22 ans après, les effets de Tchernobyl restent incertains

Accident de Tchernobyl : l’anniversaire de la tragédie commémoré à Minsk

L’opposition biélorusse a organisé à Minsk un meeting consacré à l’anniversaire de l’accident de Tchernobyl.

L’explosion qui s’est produite le 26 avril 1986 dans la centrale nucléaire de Tchernobyl (en Ukraine) constitue l’accident le plus grave connu à ce jour dans le domaine du nucléaire civil. La destruction d’un réacteur de la centrale, suivie d’un incendie ont provoqué une fuite sans précédent de matières radioactives dans l’atmosphère.

Dans leurs discours au meeting, les dirigeants de l’opposition biélorusse condamnent la tendance des autorités à dissimuler les conséquences de cette tragédie et dénoncent le projet de construction d’une centrale nucléaire en Biélorussie.

Les manifestants ont observé une minute de silence à la mémoire des victimes de l’accident de Tchernobyl.


Vingt deux ans après Tchernobyl, les scientifiques n’ont pas évalué de manière définitive les effets sur la population. Il n’existe toutefois pas de menace grave.

Au cours de ces vingt ans, la Suisse par ailleurs a nettement amélioré la mesure de la radioactivité, conclut un congrès scientifique organisé à Berne.

Depuis l’incendie qui a ravagé le réacteur de la centrale nucléaire ukrainienne de Tchernobyl, les scientifiques enquêtent sur les conséquences à long terme de cette catastrophe sur la population. Les cancers, et en particulier ceux de la tyroïde, sont au centre de cette recherche.

« Nous avons encore besoin de cinq à dix ans pour pouvoir tirer des conclusions d’ordre général qui soient pertinentes », déclare Jean Michel Lutz, de l’Association suisse des registres des tumeurs.

Les statistiques relatives aux cancers de la tyroïde sont en effet peu pertinentes et les études se contredisent en partie. Il est par conséquent difficile d’en tirer des tendances claires, d’autant que des études comparables réalisées au Canada présentent les mêmes variations. Cependant, contrairement à certaines régions suisses, le Canada n’a enregistré aucune hausse de la radioactivité après Tchernobyl.

Pas de registre national du cancer

D’autres scientifiques soulignent à quel point cette matière est complexe et insistent sur le fait que les cancers augmentent avec l’âge. Les groupes de population qui étaient âgés de moins de 20 ans en 1986 n’ont au plus que 40 ans aujourd’hui.

En Suisse, le registre des tumeurs est l’affaire des cantons. Or, comme les cantons ne tiennent pas tous un registre, les statistiques ne couvrent que 60% de la population totale.

La pollution supplémentaire à long terme due à Tchernobyl est en Suisse 240 fois inférieure à la pollution radioactive naturelle. Sur la base de ces mesures, l’Office fédéral de la santé publique (OFSP) part donc du principe que l’augmentation du nombre des cancers provoqués par Tchernobyl sera inférieure à un demi pour-mille.
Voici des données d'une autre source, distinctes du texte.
`src/include/scpt_pkg.sv`:
```
/*
  scpt_pkg: constants and carrier types for the system clock prescaler
  and rc trim block. assumes an axi4-lite slave with 32-bit data.
*/
package scpt_pkg;
  // register indices as printed; byte address is four times the index
  localparam logic [7:0] SCPT_IDX_DIVIDE_CONTROL = 8'h61;
  localparam logic [7:0] SCPT_IDX_RC_TRIM = 8'h66;
  localparam logic [7:0] SCPT_IDX_FUSE_STATUS = 8'h68;
  localparam logic [11:0] SCPT_ADDR_DIVIDE_CONTROL = {2'b00, SCPT_IDX_DIVIDE_CONTROL, 2'b00};
  localparam logic [11:0] SCPT_ADDR_RC_TRIM = {2'b00, SCPT_IDX_RC_TRIM, 2'b00};
  localparam logic [11:0] SCPT_ADDR_FUSE_STATUS = {2'b00, SCPT_IDX_FUSE_STATUS, 2'b00};
  // field positions
  localparam int SCPT_UNLOCK_BIT = 7;
  localparam int SCPT_TRIM_RANGE_BIT = 7;
  // reset values
  localparam logic [3:0] SCPT_SEL_RESET_PLAIN = 4'h0;
  localparam logic [3:0] SCPT_SEL_RESET_DIV8 = 4'h3;
  localparam logic [7:0] SCPT_TRIM_RESET = 8'h00;
  // encodings
  localparam logic [3:0] SCPT_SEL_MAX_POW = 4'h8;
  localparam logic [3:0] SCPT_SEL_RC_DIV1 = 4'hF;
  // timing: unlock window in undivided source clock cycles
  localparam logic [2:0] SCPT_UNLOCK_CYCLES = 3'h4;
  localparam logic [1:0] SCPT_RESP_OKAY = 2'b00;
  localparam logic [1:0] SCPT_RESP_SLVERR = 2'b10;

  typedef enum logic [1:0] {
    SCPT_SW_IDLE = 2'b00,
    SCPT_SW_WAIT = 2'b01
  } scpt_sw_state_t;

  typedef struct packed {
    logic core_clk;
    logic io_clk;
    logic conv_clk;
    logic mem_clk;
  } scpt_clk_out_t;
endpackage : scpt_pkg

```
`src/core/scpt_prescaler.sv`:
```
/*
  scpt_prescaler: system clock prescaler with timed unlock and rc
  oscillator trim register, reached over axi4-lite.
  assumes SYS_CLK_I is the undivided source clock and the fuse and
  source-select inputs are static after reset.
*/
// Operation
// divide source clock for all derived clocks
// switch divided clock without glitches
// no intermediate frequency above old/new
// ripple-style counter on undivided clock
// new rate after two active edges
// unlock set only with other bits zero
// software writes select within four cycles
// unlock clears after four cycles or select write
// rewriting unlock neither extends nor clears
// software keeps interrupts off during sequence
// select 0..8 divides by two to select
// rc source doubles each division factor
// 0xF divides by one, rc only; code divides by one for 0xF on either source
// no programming with rc and 0xF
// reset select from divide-by-eight fuse
// any select accepted through unlock
// software picks safe division factor
// trim loaded with factory value at reset
// trim bit7 picks low or high range
// trim low bits tune monotonically
// memory write timing follows trimmed rc
// reserved prescale bits read zero
`timescale 1ns/1ps
module scpt_prescaler
  import scpt_pkg::*;
#(
  parameter int CNT_W = 10,
  parameter logic [7:0] FACTORY_TRIM = 8'h5A // arbitrary default
) (
  // clock and reset
  input wire logic SYS_CLK_I,
  input wire logic RESET_I,
  // straps
  input wire logic RESET_DIVIDE_BY_EIGHT_FUSE_I,
  input wire logic RC_SOURCE_SELECTED_I,
  // axi4-lite write
  input wire logic [11:0] S_AXI_AWADDR_I,
  input wire logic S_AXI_AWVALID_I,
  output logic S_AXI_AWREADY_O,
  input wire logic [31:0] S_AXI_WDATA_I,
  input wire logic [3:0] S_AXI_WSTRB_I,
  input wire logic S_AXI_WVALID_I,
  output logic S_AXI_WREADY_O,
  output logic [1:0] S_AXI_BRESP_O,
  output logic S_AXI_BVALID_O,
  input wire logic S_AXI_BREADY_I,
  // axi4-lite read
  input wire logic [11:0] S_AXI_ARADDR_I,
  input wire logic S_AXI_ARVALID_I,
  output logic S_AXI_ARREADY_O,
  output logic [31:0] S_AXI_RDATA_O,
  output logic [1:0] S_AXI_RRESP_O,
  output logic S_AXI_RVALID_O,
  input wire logic S_AXI_RREADY_I,
  // derived clocks and trim
  output scpt_pkg::scpt_clk_out_t CLK_OUT_O,
  output logic [7:0] RC_TRIM_O,
  output logic MEM_PROGRAM_ALLOWED_O
);
  import scpt_pkg::*;

  // the slowest rate needs an eight-bit half count; two spare bits kept
  if (CNT_W < 10) begin : g_cnt_w_check
    $error("CNT_W must be at least 10");
  end

  // write channel capture, address and data in either order
  logic aw_held_r, w_held_r, bvalid_r;
  logic [11:0] awaddr_r;
  logic [31:0] wdata_r;
  logic [3:0] wstrb_r;
  logic [1:0] bresp_r;
  logic arvalid_ok, rvalid_r;
  logic [31:0] rdata_r;
  logic [1:0] rresp_r;

  assign S_AXI_AWREADY_O = !aw_held_r && !bvalid_r;
  assign S_AXI_WREADY_O = !w_held_r && !bvalid_r;
  assign S_AXI_BVALID_O = bvalid_r;
  assign S_AXI_BRESP_O = bresp_r;
  assign S_AXI_ARREADY_O = !rvalid_r;
  assign S_AXI_RVALID_O = rvalid_r;
  assign S_AXI_RDATA_O = rdata_r;
  assign S_AXI_RRESP_O = rresp_r;

  wire aw_take = S_AXI_AWVALID_I && S_AXI_AWREADY_O;
  wire w_take = S_AXI_WVALID_I && S_AXI_WREADY_O;
  wire aw_have = aw_held_r || aw_take;
  wire w_have = w_held_r || w_take;
  wire wr_fire = aw_have && w_have && !bvalid_r;
  wire [11:0] wr_addr = aw_held_r ? awaddr_r : S_AXI_AWADDR_I;
  wire [31:0] wr_data = w_held_r ? wdata_r : S_AXI_WDATA_I;
  wire wr_lane0 = w_held_r ? wstrb_r[0] : S_AXI_WSTRB_I[0];

  function automatic logic addr_mapped(input logic [11:0] a);
    addr_mapped = (a == SCPT_ADDR_DIVIDE_CONTROL) || (a == SCPT_ADDR_RC_TRIM)
      || (a == SCPT_ADDR_FUSE_STATUS);
  endfunction : addr_mapped

  wire wr_ctrl = wr_fire && wr_lane0 && (wr_addr == SCPT_ADDR_DIVIDE_CONTROL);
  wire wr_trim = wr_fire && wr_lane0 && (wr_addr == SCPT_ADDR_RC_TRIM);

  always_ff @(posedge SYS_CLK_I) begin
    if (RESET_I) begin
      aw_held_r <= 1'b0;
      w_held_r <= 1'b0;
      bvalid_r <= 1'b0;
      bresp_r <= SCPT_RESP_OKAY;
      awaddr_r <= 12'h000;
      wdata_r <= 32'h0000_0000;
      wstrb_r <= 4'h0;
    end else begin
      if (aw_take) begin
        awaddr_r <= S_AXI_AWADDR_I;
      end
      if (w_take) begin
        wdata_r <= S_AXI_WDATA_I;
        wstrb_r <= S_AXI_WSTRB_I;
      end
      aw_held_r <= aw_have && !wr_fire;
      w_held_r <= w_have && !wr_fire;
      if (wr_fire) begin
        bvalid_r <= 1'b1;
        bresp_r <= addr_mapped(wr_addr) ? SCPT_RESP_OKAY : SCPT_RESP_SLVERR;
      end else if (S_AXI_BREADY_I) begin
        bvalid_r <= 1'b0;
      end
    end
  end

  // unlock and select
  logic unlock_r;
  logic [2:0] unlock_cnt_r;
  logic [3:0] sel_r;
  logic [7:0] trim_r;
  logic fuse_cap_r;
  // unlock only with all other bits zero; a rewrite while armed is ignored
  wire unlock_req = wr_ctrl && wr_data[SCPT_UNLOCK_BIT] && (wr_data[6:0] == 7'h00);
  wire sel_write = wr_ctrl && !wr_data[SCPT_UNLOCK_BIT];
  wire sel_commit = sel_write && unlock_r;
  wire unlock_expire = unlock_r && (unlock_cnt_r == SCPT_UNLOCK_CYCLES - 3'h1);

  always_ff @(posedge SYS_CLK_I) begin
    if (RESET_I) begin
      unlock_r <= 1'b0;
      unlock_cnt_r <= 3'h0;
      trim_r <= SCPT_TRIM_RESET;
      sel_r <= SCPT_SEL_RESET_PLAIN;
      fuse_cap_r <= 1'b0;
    end else begin
      fuse_cap_r <= RESET_DIVIDE_BY_EIGHT_FUSE_I;
      if (unlock_r) begin
        unlock_cnt_r <= unlock_cnt_r + 3'h1;
        if (sel_write || unlock_expire) begin
          unlock_r <= 1'b0;
        end
      end else if (unlock_req) begin
        unlock_r <= 1'b1;
        unlock_cnt_r <= 3'h0;
      end
      if (sel_commit) begin
        sel_r <= wr_data[3:0];
      end
      if (wr_trim) begin
        trim_r <= wr_data[7:0];
      end
    end
  end

  // straps caught after release: first clean cycle loads reset values
  logic loaded_r;
  always_ff @(posedge SYS_CLK_I) begin
    if (RESET_I) begin
      loaded_r <= 1'b0;
    end else begin
      loaded_r <= 1'b1;
    end
  end
  wire [3:0] reset_sel = fuse_cap_r ? SCPT_SEL_RESET_DIV8 : SCPT_SEL_RESET_PLAIN;
  wire [7:0] trim_init = FACTORY_TRIM;
  logic [3:0] sel_eff;
  logic [7:0] trim_eff;
  logic sel_over_r, trim_over_r;
  always_ff @(posedge SYS_CLK_I) begin
    if (RESET_I) begin
      sel_over_r <= 1'b0;
      trim_over_r <= 1'b0;
    end else begin
      sel_over_r <= sel_over_r || (loaded_r && sel_commit);
      trim_over_r <= trim_over_r || (loaded_r && wr_trim);
    end
  end
  assign sel_eff = sel_over_r ? sel_r : reset_sel;
  assign trim_eff = trim_over_r ? trim_r : trim_init;
  // trim drives the rc: bit7 range, bits 6..0 fine, so memory timing follows it
  assign RC_TRIM_O = trim_eff;

  // divide exponent: 2^sel, rc source one more; 0xF gives 1 on either source
  function automatic logic [3:0] div_exp(input logic [3:0] s, input logic rc);
    if (s == SCPT_SEL_RC_DIV1) begin
      div_exp = 4'h0;
    end else if (s > SCPT_SEL_MAX_POW) begin
      div_exp = rc ? 4'h1 : 4'h0; // reserved codes: keep safe minimum
    end else begin
      div_exp = s + (rc ? 4'h1 : 4'h0);
    end
  endfunction : div_exp

  // divider: counter on the undivided clock; the rate changes only when
  // the running count wraps, so no short pulse and no faster interim rate
  logic [CNT_W-1:0] cnt_r;
  logic [3:0] exp_r, exp_pend_r;
  logic clk_div_r;
  wire [3:0] exp_req = div_exp(sel_eff, RC_SOURCE_SELECTED_I);
  wire [CNT_W-1:0] half_mask = (exp_r == 4'h0) ? '0
    : CNT_W'((1 << (exp_r - 4'h1)) - 1);
  wire at_half = (cnt_r == half_mask);
  wire period_end = (exp_r == 4'h0) || (clk_div_r == 1'b0 && at_half);

  always_ff @(posedge SYS_CLK_I) begin
    if (RESET_I) begin
      cnt_r <= '0;
      exp_r <= 4'h0;
      exp_pend_r <= 4'h0;
      clk_div_r <= 1'b1;
    end else begin
      exp_pend_r <= exp_req;
      if (exp_r == 4'h0) begin
        clk_div_r <= 1'b1;
        exp_r <= exp_pend_r;
        cnt_r <= '0;
      end else if (at_half) begin
        cnt_r <= '0;
        clk_div_r <= !clk_div_r;
        if (period_end) begin
          exp_r <= exp_pend_r;
        end
      end else begin
        cnt_r <= cnt_r + CNT_W'(1);
      end
    end
  end

  // undivided: pass the source clock; divided: the registered toggle
  wire clk_sel = (exp_r == 4'h0) ? SYS_CLK_I : clk_div_r;
  assign CLK_OUT_O.core_clk = clk_sel;
  assign CLK_OUT_O.io_clk = clk_sel;
  assign CLK_OUT_O.conv_clk = clk_sel;
  assign CLK_OUT_O.mem_clk = clk_sel;
  assign MEM_PROGRAM_ALLOWED_O = !(RC_SOURCE_SELECTED_I && sel_eff == SCPT_SEL_RC_DIV1);

  // reads
  assign arvalid_ok = S_AXI_ARVALID_I && S_AXI_ARREADY_O;
  wire [31:0] rd_word =
    (S_AXI_ARADDR_I == SCPT_ADDR_DIVIDE_CONTROL) ? {24'h00_0000, unlock_r, 3'b000, sel_eff}
    : (S_AXI_ARADDR_I == SCPT_ADDR_RC_TRIM) ? {24'h00_0000, trim_eff}
    : (S_AXI_ARADDR_I == SCPT_ADDR_FUSE_STATUS)
      ? {28'h000_0000, exp_r == 4'h0, MEM_PROGRAM_ALLOWED_O, RC_SOURCE_SELECTED_I, fuse_cap_r}
    : 32'h0000_0000;
  always_ff @(posedge SYS_CLK_I) begin
    if (RESET_I) begin
      rvalid_r <= 1'b0;
      rdata_r <= 32'h0000_0000;
      rresp_r <= SCPT_RESP_OKAY;
    end else if (arvalid_ok) begin
      rvalid_r <= 1'b1;
      rdata_r <= rd_word;
      rresp_r <= addr_mapped(S_AXI_ARADDR_I) ? SCPT_RESP_OKAY : SCPT_RESP_SLVERR;
    end else if (S_AXI_RREADY_I) begin
      rvalid_r <= 1'b0;
    end
  end
endmodule : scpt_prescaler

```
Il s’agit d’une estimation faite à partir des facteurs de risques établis par la Commission internationale de radioprotection, sur la base des statistiques concernant l’exposition subies par les survivants de Hiroshima et Nagasaki.

Crise de confiance

Le nuage radioactif a atteint la Suisse le 30 avril 2004, quatre jours après la catastrophe de Tchernobyl. Il pleuvait ce jour-là au Tessin. C’est donc cette région qui a reçu le plus de particules radioactives. La région du lac de Constance, ainsi que l’arc jurassien, ont également été touchés, mais dans une moindre mesure.

Les autorités ont pris alors diverses mesures. Mais celles-ci ne sont pas parvenues à rassurer pleinement la population, qui a alors ressenti une certaine méfiance à l’égard du gouvernement et des pouvoirs publics.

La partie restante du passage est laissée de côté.